THE PROBLEM =>
Find the lines in the records that carry the word "routing". Copy each one.
§ §
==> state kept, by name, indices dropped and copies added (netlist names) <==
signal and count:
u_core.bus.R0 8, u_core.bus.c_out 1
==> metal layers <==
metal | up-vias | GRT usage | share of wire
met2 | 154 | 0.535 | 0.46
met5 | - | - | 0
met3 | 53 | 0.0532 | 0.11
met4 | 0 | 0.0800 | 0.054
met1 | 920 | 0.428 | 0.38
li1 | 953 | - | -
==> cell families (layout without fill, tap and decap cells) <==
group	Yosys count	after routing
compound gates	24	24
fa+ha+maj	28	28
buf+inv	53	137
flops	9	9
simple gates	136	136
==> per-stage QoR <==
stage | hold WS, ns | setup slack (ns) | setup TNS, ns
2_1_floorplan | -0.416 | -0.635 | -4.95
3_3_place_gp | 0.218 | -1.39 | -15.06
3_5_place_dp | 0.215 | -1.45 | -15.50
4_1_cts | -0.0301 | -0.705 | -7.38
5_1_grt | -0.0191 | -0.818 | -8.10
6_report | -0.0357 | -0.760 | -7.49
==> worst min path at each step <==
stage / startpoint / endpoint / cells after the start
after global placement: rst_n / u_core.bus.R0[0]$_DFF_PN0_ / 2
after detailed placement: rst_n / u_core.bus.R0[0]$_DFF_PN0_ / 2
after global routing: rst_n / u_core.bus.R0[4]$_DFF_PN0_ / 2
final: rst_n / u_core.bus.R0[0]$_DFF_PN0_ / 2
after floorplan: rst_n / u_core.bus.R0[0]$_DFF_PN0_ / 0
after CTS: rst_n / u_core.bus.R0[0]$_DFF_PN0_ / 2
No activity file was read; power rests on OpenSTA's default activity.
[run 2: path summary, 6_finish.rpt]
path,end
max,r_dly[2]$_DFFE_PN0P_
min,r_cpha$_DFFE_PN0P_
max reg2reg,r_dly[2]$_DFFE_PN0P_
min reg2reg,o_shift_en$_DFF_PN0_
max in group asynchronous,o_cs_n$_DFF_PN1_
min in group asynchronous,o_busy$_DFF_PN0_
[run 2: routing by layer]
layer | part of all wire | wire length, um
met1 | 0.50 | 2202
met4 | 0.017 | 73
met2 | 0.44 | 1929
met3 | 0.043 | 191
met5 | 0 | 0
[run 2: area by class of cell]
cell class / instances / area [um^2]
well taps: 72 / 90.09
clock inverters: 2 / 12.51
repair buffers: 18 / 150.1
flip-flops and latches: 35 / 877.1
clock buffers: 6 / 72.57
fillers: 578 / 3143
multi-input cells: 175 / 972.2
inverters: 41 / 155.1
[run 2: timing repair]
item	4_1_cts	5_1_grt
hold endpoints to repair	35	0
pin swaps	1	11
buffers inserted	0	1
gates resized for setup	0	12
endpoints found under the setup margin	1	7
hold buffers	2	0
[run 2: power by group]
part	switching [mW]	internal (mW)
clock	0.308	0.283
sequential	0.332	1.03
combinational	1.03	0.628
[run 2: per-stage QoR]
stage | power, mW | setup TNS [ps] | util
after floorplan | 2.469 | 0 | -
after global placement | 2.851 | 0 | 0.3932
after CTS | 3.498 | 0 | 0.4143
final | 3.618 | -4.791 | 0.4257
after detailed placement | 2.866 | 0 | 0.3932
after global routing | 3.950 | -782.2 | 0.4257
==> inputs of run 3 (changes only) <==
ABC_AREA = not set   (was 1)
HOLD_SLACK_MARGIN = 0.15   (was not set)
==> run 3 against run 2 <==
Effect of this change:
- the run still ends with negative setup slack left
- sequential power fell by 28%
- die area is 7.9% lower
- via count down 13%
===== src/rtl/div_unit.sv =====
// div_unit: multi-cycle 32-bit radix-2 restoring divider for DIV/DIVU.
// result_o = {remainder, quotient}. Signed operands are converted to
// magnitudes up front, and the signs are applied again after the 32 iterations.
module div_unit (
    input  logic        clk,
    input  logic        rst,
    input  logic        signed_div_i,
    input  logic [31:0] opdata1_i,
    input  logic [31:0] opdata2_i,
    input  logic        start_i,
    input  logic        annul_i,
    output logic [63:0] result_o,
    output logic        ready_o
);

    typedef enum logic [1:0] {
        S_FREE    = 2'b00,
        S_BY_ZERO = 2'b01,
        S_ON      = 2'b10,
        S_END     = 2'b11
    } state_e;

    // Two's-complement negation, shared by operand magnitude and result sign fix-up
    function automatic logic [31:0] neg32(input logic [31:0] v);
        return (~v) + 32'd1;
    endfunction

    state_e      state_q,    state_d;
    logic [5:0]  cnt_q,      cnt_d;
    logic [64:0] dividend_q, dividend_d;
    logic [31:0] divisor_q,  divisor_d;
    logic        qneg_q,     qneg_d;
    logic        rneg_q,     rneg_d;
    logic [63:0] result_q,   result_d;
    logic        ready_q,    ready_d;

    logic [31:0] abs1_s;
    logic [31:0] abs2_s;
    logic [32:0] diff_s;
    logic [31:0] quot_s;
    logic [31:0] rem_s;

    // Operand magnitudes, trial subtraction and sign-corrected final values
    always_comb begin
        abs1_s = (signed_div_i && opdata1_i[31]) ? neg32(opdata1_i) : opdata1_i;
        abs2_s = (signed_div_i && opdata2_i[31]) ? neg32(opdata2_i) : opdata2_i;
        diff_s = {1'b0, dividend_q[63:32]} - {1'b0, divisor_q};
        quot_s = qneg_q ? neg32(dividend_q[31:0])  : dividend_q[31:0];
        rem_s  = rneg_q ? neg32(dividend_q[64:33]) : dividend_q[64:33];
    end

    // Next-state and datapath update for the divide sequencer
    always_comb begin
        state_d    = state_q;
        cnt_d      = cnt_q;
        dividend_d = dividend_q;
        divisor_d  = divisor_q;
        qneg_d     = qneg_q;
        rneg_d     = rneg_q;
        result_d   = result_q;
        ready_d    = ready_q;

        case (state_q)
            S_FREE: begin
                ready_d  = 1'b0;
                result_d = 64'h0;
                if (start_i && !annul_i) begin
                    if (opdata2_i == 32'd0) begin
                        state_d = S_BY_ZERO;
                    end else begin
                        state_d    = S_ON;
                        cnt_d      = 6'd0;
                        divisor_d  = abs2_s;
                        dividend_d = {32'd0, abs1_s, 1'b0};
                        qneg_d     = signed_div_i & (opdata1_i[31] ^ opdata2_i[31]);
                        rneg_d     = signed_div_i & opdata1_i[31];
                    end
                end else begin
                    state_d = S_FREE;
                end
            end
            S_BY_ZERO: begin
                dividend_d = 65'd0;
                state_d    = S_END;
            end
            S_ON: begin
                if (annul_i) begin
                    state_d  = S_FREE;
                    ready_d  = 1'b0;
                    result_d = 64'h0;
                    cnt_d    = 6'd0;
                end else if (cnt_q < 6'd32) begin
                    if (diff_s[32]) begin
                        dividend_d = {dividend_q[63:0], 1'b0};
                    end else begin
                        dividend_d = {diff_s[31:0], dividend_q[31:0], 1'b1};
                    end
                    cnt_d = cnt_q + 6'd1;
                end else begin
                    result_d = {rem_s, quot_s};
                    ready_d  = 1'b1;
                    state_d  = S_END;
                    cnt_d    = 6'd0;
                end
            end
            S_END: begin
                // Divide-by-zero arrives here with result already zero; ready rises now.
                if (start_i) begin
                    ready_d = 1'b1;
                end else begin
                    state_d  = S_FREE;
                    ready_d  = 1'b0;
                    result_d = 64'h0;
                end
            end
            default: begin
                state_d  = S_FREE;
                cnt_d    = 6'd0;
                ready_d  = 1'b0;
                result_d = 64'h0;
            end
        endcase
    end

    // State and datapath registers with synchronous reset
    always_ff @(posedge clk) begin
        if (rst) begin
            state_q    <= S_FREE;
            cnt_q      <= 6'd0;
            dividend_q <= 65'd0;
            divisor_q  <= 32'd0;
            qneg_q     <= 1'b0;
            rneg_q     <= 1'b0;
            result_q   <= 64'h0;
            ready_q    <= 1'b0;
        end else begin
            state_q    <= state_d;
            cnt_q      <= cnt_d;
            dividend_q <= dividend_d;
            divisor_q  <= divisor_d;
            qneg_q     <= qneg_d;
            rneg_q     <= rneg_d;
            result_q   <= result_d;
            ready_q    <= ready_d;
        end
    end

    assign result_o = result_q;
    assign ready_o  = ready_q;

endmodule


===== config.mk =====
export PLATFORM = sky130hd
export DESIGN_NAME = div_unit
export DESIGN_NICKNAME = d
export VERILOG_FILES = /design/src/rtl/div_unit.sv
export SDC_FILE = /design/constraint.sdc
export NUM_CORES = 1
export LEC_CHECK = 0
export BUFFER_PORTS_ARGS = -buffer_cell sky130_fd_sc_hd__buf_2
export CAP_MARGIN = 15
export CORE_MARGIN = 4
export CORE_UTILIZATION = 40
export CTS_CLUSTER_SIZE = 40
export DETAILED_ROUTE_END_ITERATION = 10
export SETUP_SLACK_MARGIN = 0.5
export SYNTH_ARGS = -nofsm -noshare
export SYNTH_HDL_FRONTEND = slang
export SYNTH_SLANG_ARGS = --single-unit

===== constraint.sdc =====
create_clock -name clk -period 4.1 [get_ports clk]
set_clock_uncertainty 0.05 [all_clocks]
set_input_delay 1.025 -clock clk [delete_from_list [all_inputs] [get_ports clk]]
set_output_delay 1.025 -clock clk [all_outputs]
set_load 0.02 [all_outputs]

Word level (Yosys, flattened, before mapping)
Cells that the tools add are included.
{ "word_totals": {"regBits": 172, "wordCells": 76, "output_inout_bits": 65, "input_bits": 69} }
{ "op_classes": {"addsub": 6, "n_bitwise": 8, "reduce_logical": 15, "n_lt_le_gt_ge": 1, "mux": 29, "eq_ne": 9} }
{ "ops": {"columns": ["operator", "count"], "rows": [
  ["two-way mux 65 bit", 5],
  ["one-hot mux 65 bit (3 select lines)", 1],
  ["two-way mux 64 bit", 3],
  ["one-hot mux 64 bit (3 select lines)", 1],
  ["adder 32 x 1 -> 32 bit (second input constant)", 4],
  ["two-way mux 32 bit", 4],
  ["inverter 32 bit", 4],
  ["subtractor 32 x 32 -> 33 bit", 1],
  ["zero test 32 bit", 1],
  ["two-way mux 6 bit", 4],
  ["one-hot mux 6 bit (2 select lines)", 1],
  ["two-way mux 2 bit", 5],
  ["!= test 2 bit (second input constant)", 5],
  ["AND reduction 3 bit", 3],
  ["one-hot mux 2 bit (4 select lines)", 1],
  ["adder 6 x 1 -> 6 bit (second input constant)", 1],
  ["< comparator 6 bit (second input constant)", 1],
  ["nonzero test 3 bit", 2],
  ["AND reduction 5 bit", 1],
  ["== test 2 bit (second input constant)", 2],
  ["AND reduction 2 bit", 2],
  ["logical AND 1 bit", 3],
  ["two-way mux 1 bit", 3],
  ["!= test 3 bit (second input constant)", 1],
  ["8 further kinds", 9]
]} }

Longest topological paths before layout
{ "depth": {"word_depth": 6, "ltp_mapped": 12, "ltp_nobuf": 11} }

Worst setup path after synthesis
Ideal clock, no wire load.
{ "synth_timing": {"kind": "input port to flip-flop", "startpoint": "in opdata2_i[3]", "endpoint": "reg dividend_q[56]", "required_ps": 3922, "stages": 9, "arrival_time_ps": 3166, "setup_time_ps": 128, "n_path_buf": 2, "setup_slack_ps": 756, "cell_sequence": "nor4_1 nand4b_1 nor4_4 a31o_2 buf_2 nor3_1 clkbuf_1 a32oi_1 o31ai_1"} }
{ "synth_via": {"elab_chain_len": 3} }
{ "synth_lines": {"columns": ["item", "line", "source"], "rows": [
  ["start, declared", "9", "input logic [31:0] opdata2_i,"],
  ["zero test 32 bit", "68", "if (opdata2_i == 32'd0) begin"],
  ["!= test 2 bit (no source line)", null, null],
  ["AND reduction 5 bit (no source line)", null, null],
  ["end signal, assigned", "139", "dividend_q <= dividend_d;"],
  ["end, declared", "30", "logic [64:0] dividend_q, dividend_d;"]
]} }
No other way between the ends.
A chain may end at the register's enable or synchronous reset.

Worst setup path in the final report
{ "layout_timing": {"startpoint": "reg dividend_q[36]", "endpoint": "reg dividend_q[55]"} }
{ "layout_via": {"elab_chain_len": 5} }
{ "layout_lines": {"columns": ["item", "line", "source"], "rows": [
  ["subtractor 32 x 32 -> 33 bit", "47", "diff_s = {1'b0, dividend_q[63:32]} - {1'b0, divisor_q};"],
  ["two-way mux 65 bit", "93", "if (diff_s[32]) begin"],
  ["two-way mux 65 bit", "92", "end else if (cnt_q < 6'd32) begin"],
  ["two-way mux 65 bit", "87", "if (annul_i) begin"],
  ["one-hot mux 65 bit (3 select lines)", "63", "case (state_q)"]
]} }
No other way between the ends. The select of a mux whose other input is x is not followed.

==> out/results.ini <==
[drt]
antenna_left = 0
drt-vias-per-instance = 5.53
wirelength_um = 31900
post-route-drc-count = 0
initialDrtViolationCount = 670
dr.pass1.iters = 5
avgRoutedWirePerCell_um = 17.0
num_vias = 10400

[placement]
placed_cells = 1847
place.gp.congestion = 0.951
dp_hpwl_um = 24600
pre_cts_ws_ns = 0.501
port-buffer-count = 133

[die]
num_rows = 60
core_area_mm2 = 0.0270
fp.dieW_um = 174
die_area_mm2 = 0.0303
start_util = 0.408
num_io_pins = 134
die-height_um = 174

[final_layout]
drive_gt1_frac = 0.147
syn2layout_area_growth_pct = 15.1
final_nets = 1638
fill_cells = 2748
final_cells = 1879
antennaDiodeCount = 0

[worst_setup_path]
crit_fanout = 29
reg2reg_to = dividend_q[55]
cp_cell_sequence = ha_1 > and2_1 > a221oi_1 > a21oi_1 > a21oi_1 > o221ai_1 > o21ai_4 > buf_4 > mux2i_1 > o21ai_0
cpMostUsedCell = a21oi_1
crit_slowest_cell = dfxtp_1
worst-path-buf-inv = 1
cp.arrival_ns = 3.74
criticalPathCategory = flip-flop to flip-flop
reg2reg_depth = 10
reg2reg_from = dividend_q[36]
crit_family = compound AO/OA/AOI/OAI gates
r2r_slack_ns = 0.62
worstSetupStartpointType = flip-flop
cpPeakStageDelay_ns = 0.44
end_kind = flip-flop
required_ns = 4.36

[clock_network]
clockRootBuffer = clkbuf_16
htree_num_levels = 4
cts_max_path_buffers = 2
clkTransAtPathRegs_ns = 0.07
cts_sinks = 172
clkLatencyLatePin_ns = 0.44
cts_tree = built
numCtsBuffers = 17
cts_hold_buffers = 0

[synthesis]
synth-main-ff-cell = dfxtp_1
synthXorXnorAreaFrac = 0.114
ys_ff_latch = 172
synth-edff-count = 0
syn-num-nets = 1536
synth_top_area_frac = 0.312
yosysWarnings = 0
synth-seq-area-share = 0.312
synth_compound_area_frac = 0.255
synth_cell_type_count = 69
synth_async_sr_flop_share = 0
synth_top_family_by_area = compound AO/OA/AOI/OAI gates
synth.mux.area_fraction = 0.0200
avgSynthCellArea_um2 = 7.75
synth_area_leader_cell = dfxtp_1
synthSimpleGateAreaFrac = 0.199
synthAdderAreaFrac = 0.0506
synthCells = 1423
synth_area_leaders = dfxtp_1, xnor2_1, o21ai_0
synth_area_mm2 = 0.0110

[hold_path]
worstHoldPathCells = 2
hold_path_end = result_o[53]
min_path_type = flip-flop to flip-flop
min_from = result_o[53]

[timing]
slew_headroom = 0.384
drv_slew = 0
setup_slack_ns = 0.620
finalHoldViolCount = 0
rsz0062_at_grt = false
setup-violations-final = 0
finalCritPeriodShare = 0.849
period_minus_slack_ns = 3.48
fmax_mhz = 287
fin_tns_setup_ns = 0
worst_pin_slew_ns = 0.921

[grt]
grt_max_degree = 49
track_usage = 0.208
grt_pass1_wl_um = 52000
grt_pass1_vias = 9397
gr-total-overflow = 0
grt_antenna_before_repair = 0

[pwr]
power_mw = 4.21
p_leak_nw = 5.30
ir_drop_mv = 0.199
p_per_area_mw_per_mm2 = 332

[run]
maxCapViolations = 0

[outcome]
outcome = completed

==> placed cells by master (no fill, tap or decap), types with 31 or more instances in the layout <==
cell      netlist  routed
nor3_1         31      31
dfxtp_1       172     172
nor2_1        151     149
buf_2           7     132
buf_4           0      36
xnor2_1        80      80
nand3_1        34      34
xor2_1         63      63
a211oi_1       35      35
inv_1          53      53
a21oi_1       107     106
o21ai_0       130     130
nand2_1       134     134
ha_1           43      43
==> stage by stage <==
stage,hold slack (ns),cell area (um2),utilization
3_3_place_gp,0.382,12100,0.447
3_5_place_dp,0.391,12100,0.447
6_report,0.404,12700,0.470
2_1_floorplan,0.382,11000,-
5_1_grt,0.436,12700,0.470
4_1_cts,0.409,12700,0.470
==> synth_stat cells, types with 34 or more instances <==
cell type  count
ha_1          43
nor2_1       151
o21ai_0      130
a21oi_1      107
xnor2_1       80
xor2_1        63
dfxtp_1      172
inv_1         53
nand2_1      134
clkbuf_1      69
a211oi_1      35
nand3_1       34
§ §
OUTPUT =>
group	Yosys count	after routing
after global routing: rst_n / u_core.bus.R0[4]$_DFF_PN0_ / 2
[run 2: routing by layer]
after global routing | 3.950 | -782.2 | 0.4257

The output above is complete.